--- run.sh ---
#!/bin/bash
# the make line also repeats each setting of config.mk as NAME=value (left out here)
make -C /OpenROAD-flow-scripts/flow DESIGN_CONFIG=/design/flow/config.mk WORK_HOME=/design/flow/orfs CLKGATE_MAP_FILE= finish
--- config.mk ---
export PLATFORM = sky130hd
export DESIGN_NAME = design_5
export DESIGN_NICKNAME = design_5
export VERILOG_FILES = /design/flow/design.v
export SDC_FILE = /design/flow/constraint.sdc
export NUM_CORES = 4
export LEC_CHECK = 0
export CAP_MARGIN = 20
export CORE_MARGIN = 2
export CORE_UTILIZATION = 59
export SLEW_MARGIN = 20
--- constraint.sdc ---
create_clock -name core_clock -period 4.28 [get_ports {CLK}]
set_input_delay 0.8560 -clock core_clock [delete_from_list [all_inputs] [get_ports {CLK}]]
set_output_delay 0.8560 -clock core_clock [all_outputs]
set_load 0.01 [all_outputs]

---

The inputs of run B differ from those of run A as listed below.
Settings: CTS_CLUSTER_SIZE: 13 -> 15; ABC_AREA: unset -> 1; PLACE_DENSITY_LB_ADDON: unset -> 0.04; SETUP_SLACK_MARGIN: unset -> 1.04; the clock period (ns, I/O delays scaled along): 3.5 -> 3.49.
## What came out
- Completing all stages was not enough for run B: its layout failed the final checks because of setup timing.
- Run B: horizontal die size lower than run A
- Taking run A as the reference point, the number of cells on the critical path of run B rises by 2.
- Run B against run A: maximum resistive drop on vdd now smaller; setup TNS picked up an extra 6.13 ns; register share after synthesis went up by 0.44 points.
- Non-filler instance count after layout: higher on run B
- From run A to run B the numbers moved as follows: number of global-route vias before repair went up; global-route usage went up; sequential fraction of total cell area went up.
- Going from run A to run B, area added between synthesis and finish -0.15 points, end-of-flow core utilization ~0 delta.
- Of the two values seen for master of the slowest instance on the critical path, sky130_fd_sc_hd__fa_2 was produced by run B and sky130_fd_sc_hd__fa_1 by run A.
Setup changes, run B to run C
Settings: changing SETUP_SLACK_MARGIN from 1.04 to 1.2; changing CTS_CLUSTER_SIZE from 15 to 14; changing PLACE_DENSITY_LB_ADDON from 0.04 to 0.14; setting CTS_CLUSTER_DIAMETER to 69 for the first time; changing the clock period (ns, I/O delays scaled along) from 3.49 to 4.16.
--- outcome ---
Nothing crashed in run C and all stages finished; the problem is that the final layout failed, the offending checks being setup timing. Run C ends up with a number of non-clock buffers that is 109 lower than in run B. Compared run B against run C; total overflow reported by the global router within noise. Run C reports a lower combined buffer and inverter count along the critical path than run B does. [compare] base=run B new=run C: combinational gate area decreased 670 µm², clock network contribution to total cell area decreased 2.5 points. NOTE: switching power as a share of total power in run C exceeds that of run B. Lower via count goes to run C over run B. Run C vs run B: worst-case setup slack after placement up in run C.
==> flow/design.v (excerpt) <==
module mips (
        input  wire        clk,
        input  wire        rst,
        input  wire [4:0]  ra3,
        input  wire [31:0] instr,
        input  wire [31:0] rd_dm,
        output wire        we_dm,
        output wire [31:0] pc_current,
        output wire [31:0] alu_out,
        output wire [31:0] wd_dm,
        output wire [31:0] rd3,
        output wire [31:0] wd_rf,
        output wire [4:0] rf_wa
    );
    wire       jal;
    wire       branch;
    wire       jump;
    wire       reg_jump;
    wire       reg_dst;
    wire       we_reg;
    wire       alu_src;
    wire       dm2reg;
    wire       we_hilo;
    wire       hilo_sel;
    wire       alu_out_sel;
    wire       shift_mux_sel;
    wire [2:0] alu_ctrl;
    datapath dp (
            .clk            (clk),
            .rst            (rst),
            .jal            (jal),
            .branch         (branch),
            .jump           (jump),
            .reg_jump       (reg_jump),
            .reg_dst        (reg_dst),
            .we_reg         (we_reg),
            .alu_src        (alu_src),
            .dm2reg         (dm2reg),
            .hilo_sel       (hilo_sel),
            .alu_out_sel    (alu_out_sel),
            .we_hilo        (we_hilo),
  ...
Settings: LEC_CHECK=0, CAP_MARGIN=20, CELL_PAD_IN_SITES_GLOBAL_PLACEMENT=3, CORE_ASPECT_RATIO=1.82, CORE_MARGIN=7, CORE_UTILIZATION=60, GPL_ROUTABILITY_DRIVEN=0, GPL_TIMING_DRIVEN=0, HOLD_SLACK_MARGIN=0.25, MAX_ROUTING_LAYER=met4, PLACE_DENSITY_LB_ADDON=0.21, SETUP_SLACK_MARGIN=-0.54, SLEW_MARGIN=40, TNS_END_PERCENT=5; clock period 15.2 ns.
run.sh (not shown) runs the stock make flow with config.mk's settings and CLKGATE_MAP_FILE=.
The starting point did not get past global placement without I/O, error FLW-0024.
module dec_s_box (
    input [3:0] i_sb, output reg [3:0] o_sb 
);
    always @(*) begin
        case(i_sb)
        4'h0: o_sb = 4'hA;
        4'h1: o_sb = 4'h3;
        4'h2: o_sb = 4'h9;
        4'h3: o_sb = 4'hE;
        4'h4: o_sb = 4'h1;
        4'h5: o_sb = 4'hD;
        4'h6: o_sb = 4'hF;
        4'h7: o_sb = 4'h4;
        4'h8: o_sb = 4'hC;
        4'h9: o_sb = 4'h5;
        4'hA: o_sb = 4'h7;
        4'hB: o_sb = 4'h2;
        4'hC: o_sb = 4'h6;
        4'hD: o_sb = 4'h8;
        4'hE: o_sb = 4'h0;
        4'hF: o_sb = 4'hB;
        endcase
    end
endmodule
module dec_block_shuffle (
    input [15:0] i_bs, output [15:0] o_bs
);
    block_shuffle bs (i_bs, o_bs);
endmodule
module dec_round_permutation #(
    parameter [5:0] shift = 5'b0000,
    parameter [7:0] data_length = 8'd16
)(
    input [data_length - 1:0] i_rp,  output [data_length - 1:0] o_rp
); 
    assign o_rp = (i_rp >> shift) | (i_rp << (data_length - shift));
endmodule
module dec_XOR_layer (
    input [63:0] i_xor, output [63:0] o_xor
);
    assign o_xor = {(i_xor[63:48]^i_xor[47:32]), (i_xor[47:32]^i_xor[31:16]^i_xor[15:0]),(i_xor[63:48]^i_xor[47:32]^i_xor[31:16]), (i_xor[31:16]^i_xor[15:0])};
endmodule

## [Aim of the task]
Within the listing above, locate the line containing "- Completing all" and the line containing "- Non-filler instance". Reproduce those two lines and all lines between them exactly, with nothing added.

## [Exercise response]
- Completing all stages was not enough for run B: its layout failed the final checks because of setup timing.
- Run B: horizontal die size lower than run A
- Taking run A as the reference point, the number of cells on the critical path of run B rises by 2.
- Run B against run A: maximum resistive drop on vdd now smaller; setup TNS picked up an extra 6.13 ns; register share after synthesis went up by 0.44 points.
- Non-filler instance count after layout: higher on run B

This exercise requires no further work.